==> src/hw/ob_top.sv <==
// Order-book top; source pushes only while cmd_full low, sink pops only while rsp_empty low
module ob_top
  import ob_pkg::*;
#(
  parameter int CMD_DEPTH   = 4,
  parameter int RSP_DEPTH   = 8,
  parameter int TABLE_DEPTH = 4
) (
  input  logic clk,
  input  logic rst_n,
  input  logic cmd_push,
  input  cmd_t cmd,
  output logic cmd_full,
  input  logic rsp_pop,
  output rsp_t rsp,
  output logic rsp_empty
);

  // Command queue to controller
  logic      cmd_empty;
  logic      cmd_pop;
  cmd_t      cmd_head;

  // Controller to response queue
  logic      rsp_push;
  rsp_t      rsp_data;
  logic      rsp_full;

  // Bid side
  logic      bid_head_vld;
  entry_t    bid_head;
  logic      bid_full;
  logic      bid_insert;
  entry_t    bid_insert_entry;
  logic      bid_pop;
  logic      bid_update;
  quantity_t bid_update_qty;

  // Ask side
  logic      ask_head_vld;
  entry_t    ask_head;
  logic      ask_full;
  logic      ask_insert;
  entry_t    ask_insert_entry;
  logic      ask_pop;
  logic      ask_update;
  quantity_t ask_update_qty;

  ob_fifo #(.DEPTH(CMD_DEPTH), .payload_t(cmd_t)) u_cmd_fifo (
    .clk(clk), .rst_n(rst_n), .push(cmd_push), .push_data(cmd), .pop(cmd_pop),
    .head(cmd_head), .empty(cmd_empty), .full(cmd_full)
  );

  ob_fifo #(.DEPTH(RSP_DEPTH), .payload_t(rsp_t)) u_rsp_fifo (
    .clk(clk), .rst_n(rst_n), .push(rsp_push), .push_data(rsp_data), .pop(rsp_pop),
    .head(rsp), .empty(rsp_empty), .full(rsp_full)
  );

  // Bids kept highest price first
  ob_table #(.TABLE_DEPTH(TABLE_DEPTH), .IS_BID(1'b1)) u_bid_table (
    .clk(clk), .rst_n(rst_n), .insert(bid_insert), .insert_entry(bid_insert_entry),
    .pop(bid_pop), .update(bid_update), .update_qty(bid_update_qty),
    .head_vld(bid_head_vld), .head(bid_head), .full(bid_full)
  );

  // Asks kept lowest price first
  ob_table #(.TABLE_DEPTH(TABLE_DEPTH), .IS_BID(1'b0)) u_ask_table (
    .clk(clk), .rst_n(rst_n), .insert(ask_insert), .insert_entry(ask_insert_entry),
    .pop(ask_pop), .update(ask_update), .update_qty(ask_update_qty),
    .head_vld(ask_head_vld), .head(ask_head), .full(ask_full)
  );

  ob_cntrl u_cntrl (
    .clk(clk), .rst_n(rst_n),
    .cmd_vld(~cmd_empty), .cmd_head(cmd_head), .cmd_pop(cmd_pop),
    .rsp_full(rsp_full), .rsp_push(rsp_push), .rsp_data(rsp_data),
    .bid_head_vld(bid_head_vld), .bid_head(bid_head), .bid_full(bid_full),
    .bid_insert(bid_insert), .bid_insert_entry(bid_insert_entry), .bid_pop(bid_pop),
    .bid_update(bid_update), .bid_update_qty(bid_update_qty),
    .ask_head_vld(ask_head_vld), .ask_head(ask_head), .ask_full(ask_full),
    .ask_insert(ask_insert), .ask_insert_entry(ask_insert_entry), .ask_pop(ask_pop),
    .ask_update(ask_update), .ask_update_qty(ask_update_qty)
  );

endmodule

### WORK ORDER
All of the records above need to be printed again exactly as they appear.

### WRITTEN RESPONSE
==> src/hw/ob_top.sv <==
// Order-book top; source pushes only while cmd_full low, sink pops only while rsp_empty low
module ob_top
  import ob_pkg::*;
#(
  parameter int CMD_DEPTH   = 4,
  parameter int RSP_DEPTH   = 8,
  parameter int TABLE_DEPTH = 4
) (
  input  logic clk,
  input  logic rst_n,
  input  logic cmd_push,
  input  cmd_t cmd,
  output logic cmd_full,
  input  logic rsp_pop,
  output rsp_t rsp,
  output logic rsp_empty
);

  // Command queue to controller
  logic      cmd_empty;
  logic      cmd_pop;
  cmd_t      cmd_head;

  // Controller to response queue
  logic      rsp_push;
  rsp_t      rsp_data;
  logic      rsp_full;

  // Bid side
  logic      bid_head_vld;
  entry_t    bid_head;
  logic      bid_full;
  logic      bid_insert;
  entry_t    bid_insert_entry;
  logic      bid_pop;
  logic      bid_update;
  quantity_t bid_update_qty;

  // Ask side
  logic      ask_head_vld;
  entry_t    ask_head;
  logic      ask_full;
  logic      ask_insert;
  entry_t    ask_insert_entry;
  logic      ask_pop;
  logic      ask_update;
  quantity_t ask_update_qty;

  ob_fifo #(.DEPTH(CMD_DEPTH), .payload_t(cmd_t)) u_cmd_fifo (
    .clk(clk), .rst_n(rst_n), .push(cmd_push), .push_data(cmd), .pop(cmd_pop),
    .head(cmd_head), .empty(cmd_empty), .full(cmd_full)
  );

  ob_fifo #(.DEPTH(RSP_DEPTH), .payload_t(rsp_t)) u_rsp_fifo (
    .clk(clk), .rst_n(rst_n), .push(rsp_push), .push_data(rsp_data), .pop(rsp_pop),
    .head(rsp), .empty(rsp_empty), .full(rsp_full)
  );

  // Bids kept highest price first
  ob_table #(.TABLE_DEPTH(TABLE_DEPTH), .IS_BID(1'b1)) u_bid_table (
    .clk(clk), .rst_n(rst_n), .insert(bid_insert), .insert_entry(bid_insert_entry),
    .pop(bid_pop), .update(bid_update), .update_qty(bid_update_qty),
    .head_vld(bid_head_vld), .head(bid_head), .full(bid_full)
  );

  // Asks kept lowest price first
  ob_table #(.TABLE_DEPTH(TABLE_DEPTH), .IS_BID(1'b0)) u_ask_table (
    .clk(clk), .rst_n(rst_n), .insert(ask_insert), .insert_entry(ask_insert_entry),
    .pop(ask_pop), .update(ask_update), .update_qty(ask_update_qty),
    .head_vld(ask_head_vld), .head(ask_head), .full(ask_full)
  );

  ob_cntrl u_cntrl (
    .clk(clk), .rst_n(rst_n),
    .cmd_vld(~cmd_empty), .cmd_head(cmd_head), .cmd_pop(cmd_pop),
    .rsp_full(rsp_full), .rsp_push(rsp_push), .rsp_data(rsp_data),
    .bid_head_vld(bid_head_vld), .bid_head(bid_head), .bid_full(bid_full),
    .bid_insert(bid_insert), .bid_insert_entry(bid_insert_entry), .bid_pop(bid_pop),
    .bid_update(bid_update), .bid_update_qty(bid_update_qty),
    .ask_head_vld(ask_head_vld), .ask_head(ask_head), .ask_full(ask_full),
    .ask_insert(ask_insert), .ask_insert_entry(ask_insert_entry), .ask_pop(ask_pop),
    .ask_update(ask_update), .ask_update_qty(ask_update_qty)
  );

endmodule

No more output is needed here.